Work task – Some lines below may hold the string "flow". Count them and give only the total.

Dataset entries –
---+---

Source: an optimization exercise on an open RTL-to-GDS flow (aim: small area, a short achievable clock period and few clock cycles). Production flows keep margins and buffers that such runs may drop.
No functional check of the RTL was part of this run.
Power and IR drop assume default switching activity.

`flow/run.sh`:
```
#!/bin/bash
# synth_recipe.tcl (not shown) runs the flow's synth.tcl, then flattens the netlist and writes it again
# the make line also repeats each setting of config.mk as NAME=value (left out here)
make -C /OpenROAD-flow-scripts/flow DESIGN_CONFIG=/design/flow/config.mk WORK_HOME=/design/flow/orfs CLKGATE_MAP_FILE= SYNTH_SCRIPT=/design/flow/synth_recipe.tcl finish
```
`flow/config.mk`:
```
export PLATFORM = sky130hd
export DESIGN_NAME = periodic_repeat_timer_scheduler
export DESIGN_NICKNAME = periodic_repeat_timer_scheduler
export VERILOG_FILES = /design/flow/design.v
export SDC_FILE = /design/flow/constraint.sdc
export NUM_CORES = 4
export LEC_CHECK = 0
export CAP_MARGIN = 20
export CORE_MARGIN = 2
export CORE_UTILIZATION = 40
export SETUP_SLACK_MARGIN = 4.7
export SLEW_MARGIN = 20
```
`flow/constraint.sdc`:
```
create_clock -name core_clock -period 7.5 [get_ports {i_clk}]
set_input_delay 1.5000 -clock core_clock [delete_from_list [all_inputs] [get_ports {i_clk}]]
set_output_delay 1.5000 -clock core_clock [all_outputs]
set_load 0.01 [all_outputs]
```
`flow/design.v`:
```
package prts_pkg;
    localparam int ID_W        = 16;
    localparam int REP_W       = 16;
    localparam int IN_PERIOD_W = 24;
    localparam int MAX_RESULTS = 16;
    localparam int FIRE_CNT_W  = $clog2(MAX_RESULTS + 1);
    localparam int CMD_W       = 2 + REP_W + ID_W;
    localparam logic [1:0] MODE_ADD_PER = 2'd0;
    localparam logic [1:0] MODE_ADD_REP = 2'd1;
    localparam logic [1:0] MODE_CANCEL  = 2'd2;
    localparam logic [1:0] MODE_TICK    = 2'd3;
    localparam logic [2:0] KIND_ADDED     = 3'd0;
    localparam logic [2:0] KIND_FULL      = 3'd1;
    localparam logic [2:0] KIND_CANCELLED = 3'd2;
    localparam logic [2:0] KIND_UNKNOWN   = 3'd3;
    localparam logic [2:0] KIND_FIRED     = 3'd4;
    typedef struct packed {
        logic [1:0]       mode;
        logic [REP_W-1:0] reps;
        logic [ID_W-1:0]  cancel_id;
    } t_cmd;
    typedef struct packed {
        logic [2:0]      kind;
        logic [ID_W-1:0] id;
        logic            last;
    } t_res;
endpackage
module prts_front #(
    parameter int PERIOD_BITS = 24
) (
    input  logic                              i_clk,
    input  logic                              i_rst_n,
    input  logic                              start,
    input  logic [1:0]                        i_mode,
    input  logic [prts_pkg::IN_PERIOD_W-1:0]  i_period_ms,
    input  logic [prts_pkg::REP_W-1:0]        i_repeat_count,
    input  logic [prts_pkg::ID_W-1:0]         i_cancel_id,
    input  logic                              i_multi_n,      
    output logic                              o_busy,
    output logic                              o_h_tick,
    output logic                              o_h_add,
    output logic                              o_h_cancel,
    output logic                              o_h_per_mode,
    output logic                              o_h_every,
    output logic [PERIOD_BITS-1:0]            o_h_arg,
    output logic [prts_pkg::REP_W-1:0]        o_h_reps
);
    logic [PERIOD_BITS-1:0] arg_c;
    logic                   valid_n;
    logic                   per_small;
    always_comb begin
        per_small = (i_period_ms[PERIOD_BITS-1:1] == '0);
        if (i_mode == prts_pkg::MODE_CANCEL) begin
            arg_c = PERIOD_BITS'(i_cancel_id);
        end else if (per_small) begin
            arg_c = '0;
        end else begin
            arg_c = i_period_ms[PERIOD_BITS-1:0] - 1'b1;
        end
    end
    assign valid_n = o_busy || start;
    always_ff @(posedge i_clk) begin
        if (!i_rst_n) begin
            o_h_tick   <= 1'b0;
            o_h_add    <= 1'b0;
            o_h_cancel <= 1'b0;
            o_busy     <= 1'b0;
        end else begin
            if (!o_busy) begin
                o_h_tick   <= start && (i_mode == prts_pkg::MODE_TICK);
                o_h_add    <= start && (i_mode == prts_pkg::MODE_ADD_PER || i_mode == prts_pkg::MODE_ADD_REP);
                o_h_cancel <= start && (i_mode == prts_pkg::MODE_CANCEL);
            end
            o_busy <= valid_n && i_multi_n;
        end
    end
    always_ff @(posedge i_clk) begin
        if (!o_busy) begin
            o_h_per_mode <= (i_mode == prts_pkg::MODE_ADD_PER);
            o_h_every    <= per_small;
            o_h_arg      <= arg_c;
            o_h_reps     <= i_repeat_count;
        end
    end
endmodule
module prts_back #(
    parameter int NUM_SLOTS   = 16,
    parameter int PERIOD_BITS = 24
) (
    input  logic                       i_clk,
    input  logic                       i_rst_n,
    input  logic                       i_h_tick,
    input  logic                       i_h_add,
    input  logic                       i_h_cancel,
    input  logic                       i_h_per_mode,
    input  logic                       i_h_every,
    input  logic [PERIOD_BITS-1:0]     i_h_arg,
    input  logic [prts_pkg::REP_W-1:0] i_h_reps,
    output logic                       o_multi_n,
    output logic                       o_valid,
    output logic [2:0]                 o_kind,
    output logic [prts_pkg::ID_W-1:0]  o_id,
    output logic                       o_last
);
    localparam int NS = NUM_SLOTS;
    localparam int PB = PERIOD_BITS;
    localparam int IW = prts_pkg::ID_W;
    localparam int RW = prts_pkg::REP_W;
    logic [NS-1:0]    r_active;
    logic [NS-1:0]    r_periodic;
    logic [NS-1:0]    r_new;         
    logic [NS-1:0]    r_every;       
    logic [IW-1:0]    r_ident  [NS];
    logic [PB-1:0]    r_pm1    [NS];  
    logic [PB-1:0]    r_due    [NS];
    logic [RW-1:0]    r_reps   [NS];
    logic [PB-1:0]    r_t;
    logic [IW-1:0]    r_next_id;
    logic [NS-1:0]    r_fire;        
    logic [NS-1:0]    r_sel;         
    logic             r_multi;       
    logic             r_res_valid;
    logic [2:0]       r_res_kind;
    logic [IW-1:0]    r_res_id;
    logic             do_tick;
    logic             do_add;
    logic             do_cancel;
    assign do_tick   = i_h_tick && !r_multi;
    assign do_add    = i_h_add && !r_multi;
    assign do_cancel = i_h_cancel && !r_multi;
    logic [IW-1:0]    e_id;
    logic [PB-1:0]    e_pm1;
    logic [RW-1:0]    e_reps;
    logic [PB-1:0]    e_due;
    logic [RW-1:0]    e_reps_dec;
    logic             e_rep_one;
    always_comb begin
        e_id   = '0;
        e_pm1  = '0;
        e_reps = '0;
        for (int s = 0; s < NS; s++) begin
            e_id   = e_id   | ({IW{r_sel[s]}} & r_ident[s]);
            e_pm1  = e_pm1  | ({PB{r_sel[s]}} & r_pm1[s]);
            e_reps = e_reps | ({RW{r_sel[s]}} & r_reps[s]);
        end
        e_due      = r_t + e_pm1;
        e_reps_dec = e_reps - 1'b1;
        e_rep_one  = (e_reps == RW'(1));
    end
    logic [NS-1:0]    fire;
    logic [NS-1:0]    rep_zero;
    logic [NS-1:0]    match;
    logic [NS-1:0]    add_sel;
    logic [NS-1:0]    can_sel;
    logic [NS-1:0]    free_v;
    always_comb begin
        for (int s = 0; s < NS; s++) begin
            fire[s]     = r_active[s] && (r_new[s] || (r_sel[s] ? r_every[s] : (r_due[s] == r_t)));
            rep_zero[s] = r_sel[s] ? e_rep_one : (r_reps[s] == '0);
            match[s]    = r_active[s] && (r_ident[s] == i_h_arg[IW-1:0]);
        end
        free_v  = ~r_active;
        add_sel = free_v & (~free_v + 1'b1);
        can_sel = match & (~match + 1'b1);
    end
    for (genvar s = 0; s < NS; s++) begin : g_slot
        always_ff @(posedge i_clk) begin
            if (!i_rst_n) begin
                r_active[s] <= 1'b0;
            end else if (do_add && add_sel[s]) begin
                r_active[s] <= 1'b1;
            end else if (do_cancel && can_sel[s]) begin
                r_active[s] <= 1'b0;
            end else if (do_tick && fire[s] && !r_periodic[s] && rep_zero[s]) begin
                r_active[s] <= 1'b0;
            end
        end
        always_ff @(posedge i_clk) begin
            if (do_add && add_sel[s]) begin
                r_periodic[s] <= i_h_per_mode;
                r_every[s]    <= i_h_every;
                r_ident[s]    <= r_next_id;
                r_pm1[s]      <= i_h_arg;
            end
            if (do_add && add_sel[s]) begin
                r_new[s] <= 1'b1;
            end else if (do_tick) begin
                r_new[s] <= 1'b0;
            end
            if (r_sel[s]) begin
                r_due[s] <= e_due;
            end
            if (do_add && add_sel[s]) begin
                r_reps[s] <= i_h_reps;
            end else if (r_sel[s]) begin
                r_reps[s] <= e_reps_dec;
            end
        end
    end
    logic [NS-1:0]    f_rest;
    logic [NS-1:0]    fire_n;
    logic             multi_n;
    always_comb begin
        f_rest  = r_fire & ~r_sel;
        fire_n  = do_tick ? fire : f_rest;
        multi_n = ((fire_n & (fire_n - 1'b1)) != '0);
    end
    assign o_multi_n = multi_n;
    always_ff @(posedge i_clk) begin
        if (!i_rst_n) begin
            r_fire      <= '0;
            r_sel       <= '0;
            r_multi     <= 1'b0;
            r_next_id   <= '0;
            r_t         <= '0;
            r_res_valid <= 1'b0;
            o_valid     <= 1'b0;
        end else begin
            r_fire      <= fire_n;
            r_sel       <= fire_n & (~fire_n + 1'b1);
            r_multi     <= multi_n;
            if (do_add && free_v != '0) begin
                r_next_id <= r_next_id + 1'b1;
            end
            if (do_tick) begin
                r_t <= r_t + 1'b1;
            end
            r_res_valid <= do_add || do_cancel;
            o_valid     <= (r_fire != '0) || r_res_valid;
        end
    end
    always_ff @(posedge i_clk) begin
        if (do_add) begin
            if (free_v != '0) begin
                r_res_kind <= prts_pkg::KIND_ADDED;
                r_res_id   <= r_next_id;
            end else begin
                r_res_kind <= prts_pkg::KIND_FULL;
                r_res_id   <= '0;
            end
        end else begin
            r_res_kind <= (match != '0) ? prts_pkg::KIND_CANCELLED : prts_pkg::KIND_UNKNOWN;
            r_res_id   <= i_h_arg[IW-1:0];
        end
        if (r_fire != '0) begin
            o_kind <= prts_pkg::KIND_FIRED;
            o_id   <= e_id;
            o_last <= (f_rest == '0);
        end else begin
            o_kind <= r_res_kind;
            o_id   <= r_res_id;
            o_last <= 1'b1;
        end
    end
endmodule
module periodic_repeat_timer_scheduler #(
    parameter int NUM_SLOTS   = 16,
    parameter int PERIOD_BITS = 24
) (
    input  logic                              i_clk,
    input  logic                              i_rst_n,
    input  logic                              start,
    output logic                              busy,
    input  logic [1:0]                        i_mode,
    input  logic [prts_pkg::IN_PERIOD_W-1:0]  i_period_ms,
    input  logic [prts_pkg::REP_W-1:0]        i_repeat_count,
    input  logic [prts_pkg::ID_W-1:0]         i_cancel_id,
    output logic                              o_valid,
    output logic [2:0]                        o_kind,
    output logic [prts_pkg::ID_W-1:0]         o_result_id,
    output logic                              o_last
);
    logic                   h_tick;
    logic                   h_add;
    logic                   h_cancel;
    logic                   h_per_mode;
    logic                   h_every;
    logic [PERIOD_BITS-1:0] h_arg;
    logic [prts_pkg::REP_W-1:0] h_reps;
    logic                   multi_n;
    prts_front #(
        .PERIOD_BITS (PERIOD_BITS)
    ) u_front (
        .i_clk          (i_clk),
        .i_rst_n        (i_rst_n),
        .start          (start),
        .i_mode         (i_mode),
        .i_period_ms    (i_period_ms),
        .i_repeat_count (i_repeat_count),
        .i_cancel_id    (i_cancel_id),
        .i_multi_n      (multi_n),
        .o_busy         (busy),
        .o_h_tick       (h_tick),
        .o_h_add        (h_add),
        .o_h_cancel     (h_cancel),
        .o_h_per_mode   (h_per_mode),
        .o_h_every      (h_every),
        .o_h_arg        (h_arg),
        .o_h_reps       (h_reps)
    );
    prts_back #(
        .NUM_SLOTS   (NUM_SLOTS),
        .PERIOD_BITS (PERIOD_BITS)
    ) u_back (
        .i_clk       (i_clk),
        .i_rst_n     (i_rst_n),
        .i_h_tick    (h_tick),
        .i_h_add     (h_add),
        .i_h_cancel  (h_cancel),
        .i_h_per_mode(h_per_mode),
        .i_h_every   (h_every),
        .i_h_arg     (h_arg),
        .i_h_reps    (h_reps),
        .o_multi_n   (multi_n),
        .o_valid     (o_valid),
        .o_kind      (o_kind),
        .o_id        (o_result_id),
        .o_last      (o_last)
    );
endmodule
```
==> results.ini <==
[setup_path]
path_delay_family=compound AO/OA/AOI/OAI gates
path_max_fanout=47
cpPeakStageDelay_ns=0.43
path_class=reg -> reg
crit_chain=buf_12, a22o_1, a221oi_1, nand4_1, ha_2, a21o_1, a21o_1, a21oi_2, o21ai_2, a311o_2, o31ai_4, xnor2_4, clkbuf_16
startpoint=u_back.r_sel[4]
crit_top_cell=a21o_1
timing.rr.start=u_back.r_sel[4]
startpoint_type=flop
critPathBufInv=2
crit_required_ns=8.06
critPathArrivalTime_ns=4.49
cp_slowest_cell=dfxtp_4
crit_path_end_kind=flop

[sta]
fin_crit_sh_pct=52.5
worst_pin_slew_ns=1.25
grt_setup_unrepaired=true
setup_tns_ns=0
holdWs_ns=0.421
hold_viol=0
setup_viol_count_final=0
fin_ws_ns=3.57
fin_crit_ns=3.93
fmax_ghz=0.254
fin_skew_ns=0.0454
relSlewSlack_pct=15.7
drv_slew=0

[synth]
synth-compound-area-share_pct=9.81
syn_nets=4701
synth-async-reset-ratio_pct=0
syn_area_per_cell_um2=14.1
yosysSeqAreaShare_pct=67.3
synth_edf_count=1354
synthCells=4611
synthXorXnorAreaFrac_pct=9.75
synth_cell_type_count=78
synthFlopType=edfxtp_1
synthMuxAreaShare_pct=1.40
syn_area_um2=64900
ys_ff_latch=1502
yosysWarnings=6
yosys.area_share.simple_pct=8.67
synth_top_family_by_area=compound AO/OA/AOI/OAI gates
synth_fa_ha_area_share_pct=0.586

[run]
max_cap_violations=0

[power_and_ir_drop]
p_total_mw=17.9
power_density_nw_per_um2=219
ir_worst_vdd_mv=0.248
p_leak_nw=27.2

[routing]
vias=46537
drcViolationCount=0
wire_per_inst_um=34.2
via_per_inst=6.33
totalWireLength_um=252000
antenna_left=0
first_pass_iters=9
first_iter_violations=8144

[cts]
cts_tree=done
clock-sinks=1502
cts_made_buffers=160
clk_latency_ns=0.84
cts_hold_buffers=0
path_clk_slew_ns=0.06
root_buffer=clkbuf_16
cts_htree_levels=4
cts_max_path_buffers=3

[layout]
final_nets=5146
area_delta_synth_final_pct=25.8
drive_gt1_share_pct=24.7
fin_util_pct=50.8
fin_area_um2=81600
final_common_cell=edfxtp_1
layout_common_cells=edfxtp_1, xor2_1, xnor2_1
instances_no_fill=7357

[global_routing]
first_global_vias=43696
grt_usage_pct=29.3
antenna_found_initial=14
grt_start_max_net_pins=57
grt_pass1_wl_um=339000
grt-ovfl-total=0

[worst_hold_path]
hold_path_class=reg -> reg
min_from=u_back.r_res_kind[1]

[floorplanning]
core_um2=161000
start_util_pct=40.3
die_x_um=407
dieArea_um2=165000
pin_count=83
rows=147
die_y_um=407

[placement]
hpwl_um=135000
dp_slack_ns=2.56
dp.cells=6664
dpl_cell_area_um2=68600
port_buffers=82
gp_congestion=0.999

[run_status]
status=complete, no violations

---+---

Result below – 9